§ Instructions for the task
In the material below, find the line with "avgViaCountPerCell: 4.739" and the line with "clkLatencyLatePin_ns: 0.28", then output those two lines and every line between them, exactly.

§ Dataset excerpts
===== config.mk =====
export PLATFORM = sky130hd
export DESIGN_NAME = delta_rgb_serializer
export DESIGN_NICKNAME = d
export VERILOG_FILES = /design/src/rtl/rgbs_pkg.sv /design/src/rtl/rgbs_order_decode.sv /design/src/rtl/rgbs_line_track.sv /design/src/rtl/rgbs_beat_seq.sv /design/src/rtl/delta_rgb_serializer.sv
export SDC_FILE = /design/constraint.sdc
export NUM_CORES = 1
export LEC_CHECK = 0
export ABC_AREA = 1
export BUFFER_PORTS_ARGS = -buffer_cell sky130_fd_sc_hd__buf_2
export CORE_MARGIN = 2
export CORE_UTILIZATION = 42
export DETAILED_ROUTE_END_ITERATION = 8
export PLACE_DENSITY_LB_ADDON = 0.12
export REMOVE_ABC_BUFFERS = 1
export SETUP_SLACK_MARGIN = 0.02
export SKIP_CTS_REPAIR_TIMING = 1
export SYNTH_ARGS = -nofsm -noshare
export SYNTH_HDL_FRONTEND = slang
export SYNTH_HIERARCHICAL = 1
export SYNTH_SLANG_ARGS = --single-unit

===== constraint.sdc =====
create_clock -name clk -period 3.72 [get_ports clk]
set_clock_uncertainty 0.2 [all_clocks]
set_input_delay 0.372 -clock clk [delete_from_list [all_inputs] [get_ports clk]]
set_output_delay 0.372 -clock clk [all_outputs]
set_load 0.005 [all_outputs]

===== src/rtl/rgbs_pkg.sv =====
package rgbs_pkg;
    localparam int NCOMP  = 3;
    localparam int SEL_W  = 2;
    localparam int CODE_W = 3;

    typedef logic [SEL_W-1:0] csel_t;

    localparam csel_t CSEL_R = 2'd0;
    localparam csel_t CSEL_G = 2'd1;
    localparam csel_t CSEL_B = 2'd2;

    typedef enum logic [CODE_W-1:0] {
        ORD_RGB = 3'd0,
        ORD_RBG = 3'd1,
        ORD_GRB = 3'd2,
        ORD_GBR = 3'd3,
        ORD_BRG = 3'd4,
        ORD_BGR = 3'd5
    } order_e;
endpackage


===== src/rtl/rgbs_order_decode.sv =====
module rgbs_order_decode
    import rgbs_pkg::*;
(
    input  logic [CODE_W-1:0]           code,
    output logic [NCOMP-1:0][SEL_W-1:0] order_sel
);
    always_comb begin
        order_sel[0] = CSEL_R;
        order_sel[1] = CSEL_G;
        order_sel[2] = CSEL_B;
        case (code)
            ORD_RBG: begin order_sel[0] = CSEL_R; order_sel[1] = CSEL_B; order_sel[2] = CSEL_G; end
            ORD_GRB: begin order_sel[0] = CSEL_G; order_sel[1] = CSEL_R; order_sel[2] = CSEL_B; end
            ORD_GBR: begin order_sel[0] = CSEL_G; order_sel[1] = CSEL_B; order_sel[2] = CSEL_R; end
            ORD_BRG: begin order_sel[0] = CSEL_B; order_sel[1] = CSEL_R; order_sel[2] = CSEL_G; end
            ORD_BGR: begin order_sel[0] = CSEL_B; order_sel[1] = CSEL_G; order_sel[2] = CSEL_R; end
            default: begin order_sel[0] = CSEL_R; order_sel[1] = CSEL_G; order_sel[2] = CSEL_B; end // reserved codes
        endcase
    end
endmodule


===== src/rtl/rgbs_line_track.sv =====
module rgbs_line_track
    import rgbs_pkg::*;
#(
    parameter int CFG_W    = 8,
    parameter int ODD_LSB  = 4,
    parameter int EVEN_LSB = 0
) (
    input  logic              clk,
    input  logic              rst,
    input  logic              take,
    input  logic              take_sol,
    input  logic              take_sof,
    input  logic [CFG_W-1:0]  cfg,
    output logic [CODE_W-1:0] code
);
    typedef struct packed {
        logic              even;
        logic [CODE_W-1:0] odd_code;
        logic [CODE_W-1:0] even_code;
    } lt_state_t;

    lt_state_t st_d, st_q;

    always_comb begin
        st_d = st_q;
        if (take) begin
            if (take_sof) begin
                st_d.even      = 1'b0;
                st_d.odd_code  = cfg[ODD_LSB +: CODE_W];
                st_d.even_code = cfg[EVEN_LSB +: CODE_W];
            end else if (take_sol) begin
                st_d.even = ~st_q.even;
            end
        end
    end

    always_ff @(posedge clk) begin
        if (rst) st_q <= '0;
        else     st_q <= st_d;
    end

    assign code = st_q.even ? st_q.even_code : st_q.odd_code;

    assert_sof_odd_R6: assert property (@(posedge clk) disable iff (rst)
        (take && take_sof) |=> !st_q.even);
    assert_sol_flip_R6: assert property (@(posedge clk) disable iff (rst)
        (take && take_sol && !take_sof) |=> (st_q.even != $past(st_q.even)));
    assert_cfg_frozen_R7: assert property (@(posedge clk) disable iff (rst)
        !(take && take_sof) |=> ($stable(st_q.odd_code) && $stable(st_q.even_code)));
endmodule


===== src/rtl/rgbs_beat_seq.sv =====
module rgbs_beat_seq
    import rgbs_pkg::*;
#(
    parameter int COMP_W = 8
) (
    input  logic                         clk,
    input  logic                         rst,
    input  logic                         in_valid,
    input  logic [COMP_W*NCOMP-1:0]      in_data,
    input  logic                         in_sol,
    input  logic                         in_sof,
    input  logic [NCOMP-1:0][SEL_W-1:0]  order_sel,
    output logic                         in_ready,
    output logic                         take,
    output logic [COMP_W-1:0]            out_data,
    output logic                         out_de,
    output logic                         out_sol,
    output logic                         out_sof
);
    localparam int PIX_W  = COMP_W * NCOMP;
    localparam int BEAT_W = $clog2(NCOMP);
    localparam logic [BEAT_W-1:0] LAST = BEAT_W'(NCOMP - 1);

    typedef struct packed {
        logic              active;
        logic [BEAT_W-1:0] beat;
        logic [PIX_W-1:0]  pix;
        logic              sol;
        logic              sof;
    } bs_state_t;

    bs_state_t st_d, st_q;
    logic [COMP_W-1:0] comp [NCOMP];
    logic [SEL_W-1:0]  cur_sel;

    for (genvar k = 0; k < NCOMP; k++) begin : g_comp
        assign comp[k] = st_q.pix[PIX_W-1-k*COMP_W -: COMP_W];
    end

    assign in_ready = !st_q.active || (st_q.beat == LAST);
    assign take     = in_valid && in_ready;

    always_comb begin
        st_d = st_q;
        if (take) begin
            st_d.active = 1'b1;
            st_d.beat   = '0;
            st_d.pix    = in_data;
            st_d.sol    = in_sol;
            st_d.sof    = in_sof;
        end else if (st_q.active) begin
            if (st_q.beat == LAST) begin
                st_d.active = 1'b0;
                st_d.beat   = '0;
            end else begin
                st_d.beat = st_q.beat + 1'b1;
            end
        end
    end

    always_ff @(posedge clk) begin
        if (rst) st_q <= '0;
        else     st_q <= st_d;
    end

    always_comb begin
        cur_sel  = order_sel[st_q.beat];
        out_data = '0;
        if (st_q.active) begin
            for (int k = 0; k < NCOMP; k++) begin
                if (cur_sel == SEL_W'(k)) out_data = comp[k];
            end
        end
    end

    assign out_de  = st_q.active;
    assign out_sol = st_q.active && (st_q.beat == '0) && st_q.sol;
    assign out_sof = st_q.active && (st_q.beat == '0) && st_q.sof;

    assert_accept_first_beat_R1: assert property (@(posedge clk) disable iff (rst)
        take |=> (out_de && st_q.beat == '0));
    assert_beat_advance_R1: assert property (@(posedge clk) disable iff (rst)
        (st_q.active && st_q.beat != LAST) |=> (out_de && st_q.beat == BEAT_W'($past(st_q.beat) + 1'b1)));
    assert_ready_gap_R2: assert property (@(posedge clk) disable iff (rst)
        take |=> !in_ready);
    assert_quiet_after_last_R8: assert property (@(posedge clk) disable iff (rst)
        (st_q.active && st_q.beat == LAST && !in_valid) |=> (!out_de && out_data == '0));
endmodule


===== src/rtl/delta_rgb_serializer.sv =====
module delta_rgb_serializer
    import rgbs_pkg::*;
#(
    parameter int COMP_W   = 8,
    parameter int CFG_W    = 8,
    parameter int ODD_LSB  = 4,
    parameter int EVEN_LSB = 0
) (
    input  logic                    clk,
    input  logic                    rst,
    input  logic                    pix_valid,
    output logic                    pix_ready,
    input  logic [COMP_W*NCOMP-1:0] pix_rgb,
    input  logic                    pix_sol,
    input  logic                    pix_sof,
    input  logic [CFG_W-1:0]        order_cfg,
    output logic [COMP_W-1:0]       dot_data,
    output logic                    dot_de,
    output logic                    dot_sol,
    output logic                    dot_sof
);
    logic                        take;
    logic [CODE_W-1:0]           code;
    logic [NCOMP-1:0][SEL_W-1:0] order_sel;

    rgbs_line_track #(
        .CFG_W(CFG_W), .ODD_LSB(ODD_LSB), .EVEN_LSB(EVEN_LSB)
    ) u_line (
        .clk(clk), .rst(rst), .take(take), .take_sol(pix_sol),
        .take_sof(pix_sof), .cfg(order_cfg), .code(code)
    );

    rgbs_order_decode u_dec (
        .code(code), .order_sel(order_sel)
    );

    rgbs_beat_seq #(.COMP_W(COMP_W)) u_seq (
        .clk(clk), .rst(rst), .in_valid(pix_valid), .in_data(pix_rgb),
        .in_sol(pix_sol), .in_sof(pix_sof), .order_sel(order_sel),
        .in_ready(pix_ready), .take(take), .out_data(dot_data),
        .out_de(dot_de), .out_sol(dot_sol), .out_sof(dot_sof)
    );

    assert_marker_needs_de_R9: assert property (@(posedge clk) disable iff (rst)
        (dot_sol || dot_sof) |-> (dot_de && $past(pix_valid && pix_ready)));
endmodule


==> results.yml <==
run_status:
  status: "complete, no violations"
sta:
  drv_slew: 0
  timing.slew.headroom_pct: 60.36
  period_share_pct: 79.23
  grt_setup_unrepaired: "false"
  finalWorstPathRequiredPeriod_ns: 2.947
  worst-slew-pin-transition_ns: 0.5884
  achievable-frequency_ghz: 0.3393
  fin_ws_ns: 0.7728
  totalNegativeSetupSlack_ns: 0
  finalSetupViolations: 0
  worst_hold_slack_ns: 0.1087
  finalHoldViolations: 0
detailed_routing:
  avgViaCountPerCell: 4.739
  drt_iter0_markers: 111
  detailroute.via_count: 1706
  drt_first_pass_iters: 4
  wirelength_um: 3899
  route.antenna.remaining_nets: 0
  routed_wire_length_per_instance_um: 10.83
  remaining_drc_errors: 0
clock_tree:
  cts-root-to-sink-buffers: 2
  cts_buffers: 5
  clkLatencyLatePin_ns: 0.28
  clock_sink_count: 36
  htree_num_levels: 2
  clock-root-buffer: "sky130_fd_sc_hd__clkbuf_8"
  clk_pin_slew_ns: 0.07
  tritoncts: "yes"
floorplan:
  die_area_sq_um: 4839
  initial_utilization_pct: 44.50
  floorplan.core_area_sq_um: 4058
  die_y_um: 69.57
  boundaryPins: 49
  die_width_um: 69.57
  floorplan.rows: 23
worst_setup_path:
  worst_ep_required_time_ns: 3.15
  wp_data_arrival_ns: 2.38
  crit_path_start_kind: "flop"
  endpoint_kind: "output pin"
  worstSetupPathType: "flop to output pin"
  cp_max_fo: 16
finish:
  nets: 346
  fin_util_pct: 52.33
  area_growth_pct: 17.60
  antenna_cells: 0
  drive_above_1_share_pct: 22.26
synth:
  netlist_top_cells_area: "sky130_fd_sc_hd__dfxtp_1 40%, sky130_fd_sc_hd__nand2_1 17%, sky130_fd_sc_hd__nand3_1 12%"
  synth_top_area_cell: "sky130_fd_sc_hd__dfxtp_1"
  yosys.cell_types.count: 18
  sequential_share_of_the_synthesized_area_pct: 39.92
  synth-warning-count: 6
  yosysTopAreaCellShare_pct: 39.92
  synthesis.area_per_instance_sq_um: 6.762
  postSynthRegisterBits: 36
  synth_area_sq_um: 1805
  netlist_instances: 267
placement:
  post-place-ws_ns: 1.054
  globalplace.congestion: 0.7885
  place.detailed.hpwl_um: 2540
  portBuffers: 46
global_routing:
  grt_most_used_layer: "met2"
  grtUsageMet1_pct: 23.74
  grt_start_max_net_pins: 31
  first_global_vias: 1529
  groute.layer.met3.usage_pct: 5.669
  grt_util_all_layers_pct: 17.60
  grt_antenna_before_repair: 0
  grt_overflow: 0
  grt_first_pass_wirelength_um: 6844
  gr-usage-met2_pct: 27.14
pwr:
  cellPowerDensity_nw_per_um2: 441.5
  leakagePower_uw: 0.001070
  vdd_ir_drop_max_uv: 283.8
hold_path:
  holdCritPathClass: "primary input to flop"
flow_run:
  drv.max_cap_violation_count: 0
critical path, stage by stage, from the launching register on:
cell and delay (ns):
sky130_fd_sc_hd__dfxtp_1 0.37, sky130_fd_sc_hd__o21ai_0 0.51, sky130_fd_sc_hd__nand2_1 0.14, sky130_fd_sc_hd__o21ai_0 0.10, sky130_fd_sc_hd__inv_1 0.05, sky130_fd_sc_hd__nand3_1 0.09
sky130_fd_sc_hd__nand2_1 0.09, sky130_fd_sc_hd__nor2_4 0.30, sky130_fd_sc_hd__nand3_1 0.12, sky130_fd_sc_hd__nand3_1 0.10, sky130_fd_sc_hd__nand2_1 0.05, sky130_fd_sc_hd__inv_1 0.08
sky130_fd_sc_hd__buf_2 0.11
report_power, final:
part / internal [uW] / switching (uW)
combinational: 53.8 / 89.5
clock: 236 / 133
sequential: 409 / 15.4
layout make-up:
cell class                      instances  area, sq um
Fill cell                             450         1934
Multi-Input combinational cell        187        855.8
Sequential cell                        36        720.7
Timing Repair Buffer                   47        237.7
Inverter                               32        120.1
Clock buffer                            7        96.34
Tap cell                               50        62.56
Clock inverter                          1        30.03
placed cells by master (no fill, tap or decap), types with 3 or more instances in the layout:
master,n
sky130_fd_sc_hd__o21ai_0,4
sky130_fd_sc_hd__nand3_1,42
sky130_fd_sc_hd__inv_1,27
sky130_fd_sc_hd__nand2_1,83
sky130_fd_sc_hd__nor2_1,21
sky130_fd_sc_hd__nand2_2,3
sky130_fd_sc_hd__inv_2,5
sky130_fd_sc_hd__a21oi_1,26
sky130_fd_sc_hd__dfxtp_1,36
sky130_fd_sc_hd__clkbuf_8,7
sky130_fd_sc_hd__buf_2,46
metrics by stage:
| step | std cells | instance area (sq um) | total power, uW |
|---|---|---|---|
| floorplan | 255 | 1697 | 522.3 |
| global placement | 352 | 1997 | 575.7 |
| detailed placement | 352 | 1997 | 577.4 |
| CTS | 360 | 2123 | 951.4 |
| global route | 360 | 2123 | 991.6 |
| finish | 360 | 2123 | 937.4 |
state kept, by name, indices dropped and copies added, names as in the netlist:
name and count:
u_line/st_q 7, u_seq/st_q 4, u_seq/comp 24, u_seq/out_de 1
kinds of logic (layout without fill, tap and decap cells):
logic type | count (synthesis) | in the layout | share of synthesized area, %
flops | 36 | 36 | 39.92
buf+inv | 44 | 87 | 12.68
simple gates | 152 | 152 | 36.31
compound gates | 35 | 35 | 11.09
Yosys cell counts:
master	number
sky130_fd_sc_hd__nand2_2	3
sky130_fd_sc_hd__a21oi_1	26
sky130_fd_sc_hd__o21ai_0	4
sky130_fd_sc_hd__nor2_1	21
sky130_fd_sc_hd__nand2_1	83
sky130_fd_sc_hd__nor3_1	1
sky130_fd_sc_hd__dfxtp_1	36
sky130_fd_sc_hd__a211oi_2	2
sky130_fd_sc_hd__inv_2	5
sky130_fd_sc_hd__inv_1	27
sky130_fd_sc_hd__clkbuf_1	3
sky130_fd_sc_hd__nand3_1	42
sky130_fd_sc_hd__o21ai_2	2
sky130_fd_sc_hd__a211oi_1	1
sky130_fd_sc_hd__nor2_4	1
sky130_fd_sc_hd__nor2_8	1
sky130_fd_sc_hd__buf_6	8
sky130_fd_sc_hd__buf_4	1
worst paths after layout:
check | from | endpoint | slack (ns) | depth (start not counted)
setup reg to reg | u_seq/out_de | u_line/st_q[2] | 1.47 | 8
setup / recovery | u_line/st_q[6] | dot_data[7] | 0.77 | 12
hold / removal | order_cfg[0] | u_line/st_q[0] | 0.11 | 3
hold reg to reg | u_seq/comp[23] | u_seq/comp[23] | 0.27 | 2
layer usage:
layer / up-vias / wire [um]
met5: - / 0
met4: 0 / 26
met3: 2 / 169
met2: 29 / 1787
met1: 748 / 1916
li1: 927 / -
(Power assumes the default switching activity.)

§ Task solution
  avgViaCountPerCell: 4.739
  drt_iter0_markers: 111
  detailroute.via_count: 1706
  drt_first_pass_iters: 4
  wirelength_um: 3899
  route.antenna.remaining_nets: 0
  routed_wire_length_per_instance_um: 10.83
  remaining_drc_errors: 0
clock_tree:
  cts-root-to-sink-buffers: 2
  cts_buffers: 5
  clkLatencyLatePin_ns: 0.28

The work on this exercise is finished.